The charter of the Consulado and the Fueros also granted special trading privileges and fiscal exemptions to Vizcayan merchants. They were not required to pay bridge tolls, tolls for the passage of mules or turn pike tolls. These were typical trading exemptions granted by the monarch to encourage trade, economic growth and increase royal revenue. Lowering the cost of transportation facilitated the export of Castilian wool and wheat to the North Atlantic trade. The Crown also had the right to regulate trade. Early in the sixteenth century, the Office of Registry was created in Bilbao to enforce the laws against the export of horses, cattle, money and other goods. The Consulado protested without success. It is interesting to note that they did not protest on the grounds of violation of the Fueros.
The Vizcayan merchants did enjoy some privileges that other Consulados did not, most notably the Consulado in Burgos, being the closest non-Basque Consulado to Bilbao. The merchants of Bilbao had the privilege of being outside the tariff zone of Castile. Goods were not assessed duties until they crossed the Ebro River, roughly the boundary of the Basque territory. In 1543, the Crown asked the Bilbao Consulado for two thousand ducats while Burgos was asked to contribute seventy thousand ducats. Smith notes that, "…by and large the regional statues, of Fueros, of Vizcaya stopped forced loans as well as other impositions from the Spanish Crown."
By the sixteenth century, the Consulado had assumed an expanded role in the public area. While the municipal government of Bilbao had no say in the internal affairs of the Consulado, the merchants were actively involved in the city council. The Consulado elected procuradores to represent their interests before the council. Guiard stated, "It could be said that occasionally Bilbao was its Consulado." There is no doubt that the interests of the town and the Consulado were the same. Bilbao was a commercial and manufacturing city; the Consulado regulated and encouraged commerce. The merchants of the city controlled both Bilbao’s ayuntamiento and the executive council of the Consulado.

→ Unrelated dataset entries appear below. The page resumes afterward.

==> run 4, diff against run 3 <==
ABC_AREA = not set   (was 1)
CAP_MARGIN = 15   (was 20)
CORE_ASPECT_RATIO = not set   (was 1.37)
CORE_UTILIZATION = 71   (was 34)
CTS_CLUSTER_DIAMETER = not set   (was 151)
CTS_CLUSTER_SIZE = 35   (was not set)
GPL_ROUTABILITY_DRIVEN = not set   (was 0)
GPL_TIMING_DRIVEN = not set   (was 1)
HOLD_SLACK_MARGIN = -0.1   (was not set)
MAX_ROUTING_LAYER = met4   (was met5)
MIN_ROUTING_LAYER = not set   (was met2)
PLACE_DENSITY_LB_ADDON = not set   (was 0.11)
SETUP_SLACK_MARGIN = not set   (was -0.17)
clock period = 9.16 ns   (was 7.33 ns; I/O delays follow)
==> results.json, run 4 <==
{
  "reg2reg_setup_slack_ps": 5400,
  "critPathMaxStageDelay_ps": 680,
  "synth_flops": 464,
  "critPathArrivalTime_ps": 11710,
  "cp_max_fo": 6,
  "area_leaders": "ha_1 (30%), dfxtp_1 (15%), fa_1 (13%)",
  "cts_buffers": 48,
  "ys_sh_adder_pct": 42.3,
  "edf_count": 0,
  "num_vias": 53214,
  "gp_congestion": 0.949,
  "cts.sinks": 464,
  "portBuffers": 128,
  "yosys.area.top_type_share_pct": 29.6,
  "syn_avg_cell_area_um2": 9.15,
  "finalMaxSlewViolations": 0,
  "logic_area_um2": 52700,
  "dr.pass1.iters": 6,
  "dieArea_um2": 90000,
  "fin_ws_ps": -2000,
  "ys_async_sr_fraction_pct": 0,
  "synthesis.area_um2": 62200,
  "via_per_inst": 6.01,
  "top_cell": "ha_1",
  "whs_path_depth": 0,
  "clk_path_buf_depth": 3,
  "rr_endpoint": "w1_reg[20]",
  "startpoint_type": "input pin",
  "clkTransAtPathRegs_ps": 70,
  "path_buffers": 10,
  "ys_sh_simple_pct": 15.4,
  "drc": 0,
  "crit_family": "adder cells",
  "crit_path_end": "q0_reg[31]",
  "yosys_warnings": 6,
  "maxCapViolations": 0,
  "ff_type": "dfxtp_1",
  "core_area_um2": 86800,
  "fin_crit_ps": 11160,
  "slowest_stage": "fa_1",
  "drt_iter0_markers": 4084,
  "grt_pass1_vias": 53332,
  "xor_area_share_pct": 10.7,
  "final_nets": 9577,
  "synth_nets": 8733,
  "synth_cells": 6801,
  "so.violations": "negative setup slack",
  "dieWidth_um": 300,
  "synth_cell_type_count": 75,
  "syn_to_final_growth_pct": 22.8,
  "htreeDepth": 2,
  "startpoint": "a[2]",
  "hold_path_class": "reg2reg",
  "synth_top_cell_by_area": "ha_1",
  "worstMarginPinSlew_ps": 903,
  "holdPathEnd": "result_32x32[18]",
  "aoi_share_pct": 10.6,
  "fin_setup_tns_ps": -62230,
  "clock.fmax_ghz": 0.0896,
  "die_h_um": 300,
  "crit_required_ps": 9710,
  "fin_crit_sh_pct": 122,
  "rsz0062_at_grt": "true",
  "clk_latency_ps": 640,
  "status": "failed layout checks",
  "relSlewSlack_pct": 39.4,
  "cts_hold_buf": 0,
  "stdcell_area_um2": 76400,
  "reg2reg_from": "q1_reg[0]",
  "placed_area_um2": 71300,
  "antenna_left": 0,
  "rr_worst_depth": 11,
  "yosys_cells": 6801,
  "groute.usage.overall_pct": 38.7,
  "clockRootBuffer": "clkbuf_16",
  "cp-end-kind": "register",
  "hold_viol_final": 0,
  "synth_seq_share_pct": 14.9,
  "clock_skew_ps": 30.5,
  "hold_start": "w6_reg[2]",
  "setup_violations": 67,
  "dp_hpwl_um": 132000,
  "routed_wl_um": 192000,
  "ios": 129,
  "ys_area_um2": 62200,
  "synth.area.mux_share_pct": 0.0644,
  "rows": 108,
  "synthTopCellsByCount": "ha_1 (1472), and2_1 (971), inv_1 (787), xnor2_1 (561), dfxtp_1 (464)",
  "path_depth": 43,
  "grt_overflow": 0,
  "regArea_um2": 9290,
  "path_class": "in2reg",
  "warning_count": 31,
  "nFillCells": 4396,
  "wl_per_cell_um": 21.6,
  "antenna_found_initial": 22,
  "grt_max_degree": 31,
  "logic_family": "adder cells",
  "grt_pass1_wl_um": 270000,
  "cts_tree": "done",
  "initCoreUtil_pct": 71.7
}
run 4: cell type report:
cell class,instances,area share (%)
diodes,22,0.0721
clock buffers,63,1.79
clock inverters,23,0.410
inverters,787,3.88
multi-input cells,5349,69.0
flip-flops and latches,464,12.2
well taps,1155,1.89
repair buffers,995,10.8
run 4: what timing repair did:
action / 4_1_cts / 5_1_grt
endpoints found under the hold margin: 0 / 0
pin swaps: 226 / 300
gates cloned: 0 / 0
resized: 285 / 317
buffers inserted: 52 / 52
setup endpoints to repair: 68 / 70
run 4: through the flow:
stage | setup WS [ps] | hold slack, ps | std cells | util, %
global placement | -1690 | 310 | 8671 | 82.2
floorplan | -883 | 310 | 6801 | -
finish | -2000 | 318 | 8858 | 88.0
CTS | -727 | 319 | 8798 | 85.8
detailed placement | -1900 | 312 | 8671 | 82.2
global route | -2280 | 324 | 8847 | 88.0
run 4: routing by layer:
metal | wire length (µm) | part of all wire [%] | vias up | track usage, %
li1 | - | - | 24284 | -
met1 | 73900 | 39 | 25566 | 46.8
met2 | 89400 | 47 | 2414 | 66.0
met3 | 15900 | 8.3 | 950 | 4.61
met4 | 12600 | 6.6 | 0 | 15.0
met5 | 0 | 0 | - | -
// DotProduct
module DotProduct(  
  input         clock,  
  input  [7:0]  io_a_0,
  input  [7:0]  io_a_1,
  input  [7:0]  io_a_2,
  input  [7:0]  io_a_3,
  input  [7:0]  io_a_4,
  input  [7:0]  io_a_5,
  input  [7:0]  io_a_6,
  input  [7:0]  io_a_7,
  input  [7:0]  io_a_8,
  input  [7:0]  io_a_9,
  input  [7:0]  io_a_10,
  input  [7:0]  io_a_11,
  input  [7:0]  io_a_12,
  input  [7:0]  io_a_13,
  input  [7:0]  io_a_14,
  input  [7:0]  io_a_15,
  input  [7:0]  io_b_0,  
  input  [7:0]  io_b_1,  
  input  [7:0]  io_b_2,  
  input  [7:0]  io_b_3,  
  input  [7:0]  io_b_4,  
  input  [7:0]  io_b_5,  
  input  [7:0]  io_b_6,  
  input  [7:0]  io_b_7,  
  input  [7:0]  io_b_8,  
  input  [7:0]  io_b_9,  
  input  [7:0]  io_b_10,  
  input  [7:0]  io_b_11,  
  input  [7:0]  io_b_12,  
  input  [7:0]  io_b_13,  
  input  [7:0]  io_b_14,  
  input  [7:0]  io_b_15,  
  output [20:0] io_y  
);
  wire  m_0_clock;  
  wire [7:0] m_0_io_a;  
  wire [7:0] m_0_io_b;  
  wire [15:0] m_0_io_c;  
  wire [16:0] m_0_io_y;  
  wire  m_1_clock;  
  wire [7:0] m_1_io_a;  
  wire [7:0] m_1_io_b;  
  wire [15:0] m_1_io_c;  
  wire [16:0] m_1_io_y;  
  wire  m_2_clock;  
  wire [7:0] m_2_io_a;  
  wire [7:0] m_2_io_b;  
  wire [15:0] m_2_io_c;  
  wire [16:0] m_2_io_y;  
  wire  m_3_clock;  
  wire [7:0] m_3_io_a;  
  wire [7:0] m_3_io_b;  
  wire [15:0] m_3_io_c;  
  wire [16:0] m_3_io_y;  
  wire  m_4_clock;  
  wire [7:0] m_4_io_a;  
  wire [7:0] m_4_io_b;  
  wire [15:0] m_4_io_c;  
  wire [16:0] m_4_io_y;  
  wire  m_5_clock;  
  wire [7:0] m_5_io_a;  
  wire [7:0] m_5_io_b;  
  wire [15:0] m_5_io_c;  
  wire [16:0] m_5_io_y;  
  wire  m_6_clock;  
  wire [7:0] m_6_io_a;  
  wire [7:0] m_6_io_b;  
  wire [15:0] m_6_io_c;  
  wire [16:0] m_6_io_y;  
  wire  m_7_clock;  
  wire [7:0] m_7_io_a;  
  wire [7:0] m_7_io_b;  
  wire [15:0] m_7_io_c;  
  wire [16:0] m_7_io_y;  
  wire  m_8_clock;  
  wire [7:0] m_8_io_a;  
  wire [7:0] m_8_io_b;  
  wire [15:0] m_8_io_c;  
  wire [16:0] m_8_io_y;  
  wire  m_9_clock;  
  wire [7:0] m_9_io_a;  
  ...
For scale: ~280 I/O pins, ~66000 um2 of cells after synthesis.
make LEC_CHECK=0 CAP_MARGIN=5 CORE_MARGIN=2 CORE_UTILIZATION=72 GPL_TIMING_DRIVEN=1 MAX_ROUTING_LAYER=met4 PLACE_DENSITY=0.65 SLEW_MARGIN=40 finish   # period 3.77 ns
run.sh (not shown) runs the stock make flow with config.mk's settings and CLKGATE_MAP_FILE=.
The first run ran to the end with violations: setup timing.
Then changed:
- ABC_AREA: default -> 1
- CORE_UTILIZATION: 72 -> 58
- MAX_ROUTING_LAYER: met4 -> default
- PLACE_DENSITY: 0.65 -> default
- PLACE_DENSITY_LB_ADDON: default -> 0.06
- clock period: 3.77 -> 3.48 ns (I/O delays scaled with it)
What happened: The new run finished but fails on setup timing. Die size rose by about 36%. Power rose by about 13%. Core utilization fell by 17 points. Area after synthesis rose by about 10%. Global-route usage fell by 11 points. Hold slack is worse by 0.043 ns.
Then changed:
- ABC_AREA: 1 -> default
- CAP_MARGIN: 5 -> 30
- CORE_UTILIZATION: 58 -> 72
- PLACE_DENSITY_LB_ADDON: 0.06 -> default
- clock period: 3.48 -> 4.12 ns (I/O delays scaled with it)
What happened: The changed run finished but fails on setup timing. Wire length climbs by about 2.4%. First-iteration DRC count increases by about 22%. Total power drops by about 25%. Synthesized cell count is lower by 29%. Clock power fell by about 20%. Flip-flop count is unchanged. Sequential share of layout area went up by 2.2 points. Setup slack improves by 0.11 ns. Count of clock-buffer cells in the layout increases by 7. Design area decreases by 12%.
Then changed:
- CTS_CLUSTER_DIAMETER: default -> 361
- GPL_TIMING_DRIVEN: 1 -> default
- MAX_ROUTING_LAYER: default -> met4
- SLEW_MARGIN: 40 -> 20
- clock period: 4.12 -> 3.79 ns (I/O delays scaled with it)
=> The new run completed, yet does not pass: setup timing. Core utilization went up by 1.9 points. Final area went up by a few percent. Clock-buffer cell count went down by 2. Cell count went up slightly. Routed wire length went up by a little under a tenth. Via count went up by a few percent. Setup slack loses 0.29 ns. Area after synthesis is unchanged.

========
Starting RTL as in the previous note.
make LEC_CHECK=0 ABC_AREA=1 CAP_MARGIN=20 CORE_ASPECT_RATIO=0.5 CORE_MARGIN=2 CORE_UTILIZATION=72 CTS_CLUSTER_DIAMETER=338 CTS_CLUSTER_SIZE=99 PLACE_DENSITY=0.37 SLEW_MARGIN=20 TNS_END_PERCENT=5 finish   # period 1.25 ns
The first run never finished: it broke off in global routing (5_1_grt).
Next try:
ABC_AREA = default   (was 1)
CAP_MARGIN = 30   (was 20)
CORE_ASPECT_RATIO = default   (was 0.5)
CTS_CLUSTER_DIAMETER = default   (was 338)
CTS_CLUSTER_SIZE = default   (was 99)
MAX_ROUTING_LAYER = met4   (was default)
PLACE_DENSITY = default   (was 0.37)
TNS_END_PERCENT = default   (was 5)
clock period = 3.79 ns   (was 1.25 ns; I/O delays follow)
After rerunning:
- This time the run finished but fails on setup timing
- die area shrinks by about 9%
- synthesized cell count falls by about 30%
- area after synthesis went down by 9.2%
Next try:
CTS_CLUSTER_DIAMETER = 29   (was default)
SETUP_SLACK_MARGIN = 1.19   (was default)
clock period = 4.11 ns   (was 3.79 ns; I/O delays follow)
Outcome: The new run finished but failed the layout checks on setup timing; worst setup slack improves by 230 ps; global-route usage barely changes; count of clock-buffer cells in the layout rose by 81; via count fell by 4.4%; utilization fell by 1.2 points; fmax fell by about 2%; total power fell by about 5.4%; clock skew rose by 11 ps; synthesized area stays the same; worst hold slack improves by 8.6 ps; cell area fell by 1.3%.
Next try:
SETUP_SLACK_MARGIN = default   (was 1.19)
clock period = 3.79 ns   (was 4.11 ns; I/O delays follow)
=>
- The changed run did not get past global routing (5_1_grt) with ODB-0269
- synthesized area is unchanged
- die size stays the same
- synthesized cell count does not change
Power figures rest on the tool's default switching activity, not on a simulated workload.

Robert Smith qualifies Guiard’s statement by noting that the identities of the City Council and the Consulado were distinct and separate. The city government planned and financed certain public works and controlled taxes, sanitation, poor relief and public health. These were out of the scope of what the Consulado could or would concern itself. Smith’s conclusion of the Consulado’s role is that is was "an important department of municipal government enjoying considerable autonomy in finances, internal organization and business policies." The Consulado did take control of public works necessary to ensure successful navigation of the Nervion River. It planned, constructed and paid for virtually all improvements and aids to navigation. The City Council of Bilbao and the Consulado of Burgos contributed to the upkeep of the moles at the mouth of the river.
The merchants of Bilbao were very active in international trade. Basque traders established a commercial "consulate" called the Lonja, in Bruges by 1348. This predates even the English and Venetian lonjas. In the middle of the fifteenth century, a dispute arose between the merchants of Bilbao and Burgos who shared space in the Lonja. The resolution was that the Basques would retain control over the naming of the judges of the commercial house.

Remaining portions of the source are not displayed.